Are you using the coding skills you acquired to mainly sort the data you already posses and clean | to fetch new data for research | or to run strategies with the data ?
I'm drawing lines on Tradingview as honestly as possible representing a trend following idea I have, and related variations. I've not yet taken the time to fully replicate the thought process in Pinecode which is new to me. If I can do that then I can test more variations of what I'm intending. So for now I use Excel to help gather the data points, and then VBA to chart the data, and then to apply money management. I am most interested in drawdowns, and, what is the shortest time frame I can use and still overcome trading costs like fees and spreads. Also if there are better hours during the 24 that are better than others. Of course I want to know all the stats like average win, average loss, profit factor, win%. These could possibly be used for other studies involving synthetic trades for Monte Carlos. I'm testing an always in method and comparing that with in and out in accord with my baseline always in. And then I want to see how things go with additional markets and how I could increase or decrease leverage according to rated profit factors and drawdowns for the various performance stats. Basically looking at all angles before starting to reduce unhappy surprises. The manual drawing of lines is good for refining the thought process for the rules of trading.
So anyway, coding helps with all of this and will help to execute. I had to develop a nifty way to speed up data entry and to produce charts with granularity of three minutes per data point so as to compare side by side the different time frames, different markets, I am proposing to work with, and how money management might improve performance.
Speeding up data entry I needed some custom code that starts whenever double click on a cell in a column to plot enter/exit prices, along with the position direction (long or short) on a date/minute template. If price moved from 28678 to 28589, for example, I only need type in, or voice in, the last three digits and it takes care the rest. Things like that are good applications of an ability to code.

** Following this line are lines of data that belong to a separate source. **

From an optimization exercise on the open Yosys and OpenROAD flow, aimed at small area, a short achievable clock period and few clock cycles; shortcuts taken in it are not production practice.
RTL that was checked went through simulation tests only; none was proved equivalent to the original.
Power figures rest on the tool's default switching activity, not on a simulated workload.

Setup of onyx:
==> flow/design.v (excerpt) <==
module keyword_source_lexer #(
   parameter int MAX_TEXT_LEN = 65536
) (
   input  wire logic         clock,
   input  wire logic         reset,
   input  wire logic         req_valid,
   output logic             req_stall,
   input  wire logic [8:0]   req_data,
   output logic             rsp_valid,
   input  wire logic         rsp_stall,
   output logic [45:0]      rsp_data,
   input  wire logic         csr_we,
   input  wire logic [16:0]  csr_wdata
);
Size in the first run: ~1700 cells after synthesis, about 150 flip-flops, about 79 I/O pins, about 0.011 mm2 of cells after synthesis.
==> flow/config.mk <==
export PLATFORM = sky130hd
export DESIGN_NAME = keyword_source_lexer
export DESIGN_NICKNAME = keyword_source_lexer
export VERILOG_FILES = /design/flow/design.v
export SDC_FILE = /design/flow/constraint.sdc
export NUM_CORES = 4
export LEC_CHECK = 0
export ABC_AREA = 1
export CAP_MARGIN = 20
export CORE_MARGIN = 2
export CORE_UTILIZATION = 40
export SLEW_MARGIN = 20
==> flow/constraint.sdc <==
create_clock -name core_clock -period 8.5 [get_ports {clock}]
set_input_delay 1.7000 -clock core_clock [delete_from_list [all_inputs] [get_ports {clock}]]
set_output_delay 1.7000 -clock core_clock [all_outputs]
set_load 0.01 [all_outputs]
standard.sh (not shown) runs the stock make flow with config.mk's settings and CLKGATE_MAP_FILE= SYNTH_SCRIPT=/design/flow/synth_recipe.tcl, a recipe that flattens the netlist after the stock synthesis.
==> flow/flow/run.sh <==
#!/bin/bash
# The standard layout, with the smallest buffer on each port instead of the
# default delay-cell buffer, and timing repair aiming 5.75 ns below the clock period
set -euo pipefail
export BUFFER_PORTS_ARGS="-buffer_cell sky130_fd_sc_hd__buf_1"
export SETUP_SLACK_MARGIN=5.75
bash standard.sh finish > standard_finish.log 2>&1
Testbench counts of onyx, summed over its fixed seeds: cycles 148,692.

This is all because you can't yet draw a line on Tradingview, and get Pinecode to read it into a CSV file the way it can if you have a robot set up. And even if I were able to robotisize this now, it's still valuable to manually go through every situation just to be able to formulate Pinecode using bar data.
I'll be using VBA to test position sizing. Ild like to be able to designate a drawdown tolerance, say, 20%, or 5% (if trying to qualify for a prop firm) and be told, for each situation, what my leverage should be, or how much exposure I should have relative to a turnaround price on the chart (or stop loss price).
The idea is to use coding ability to almost guarantee success before committing.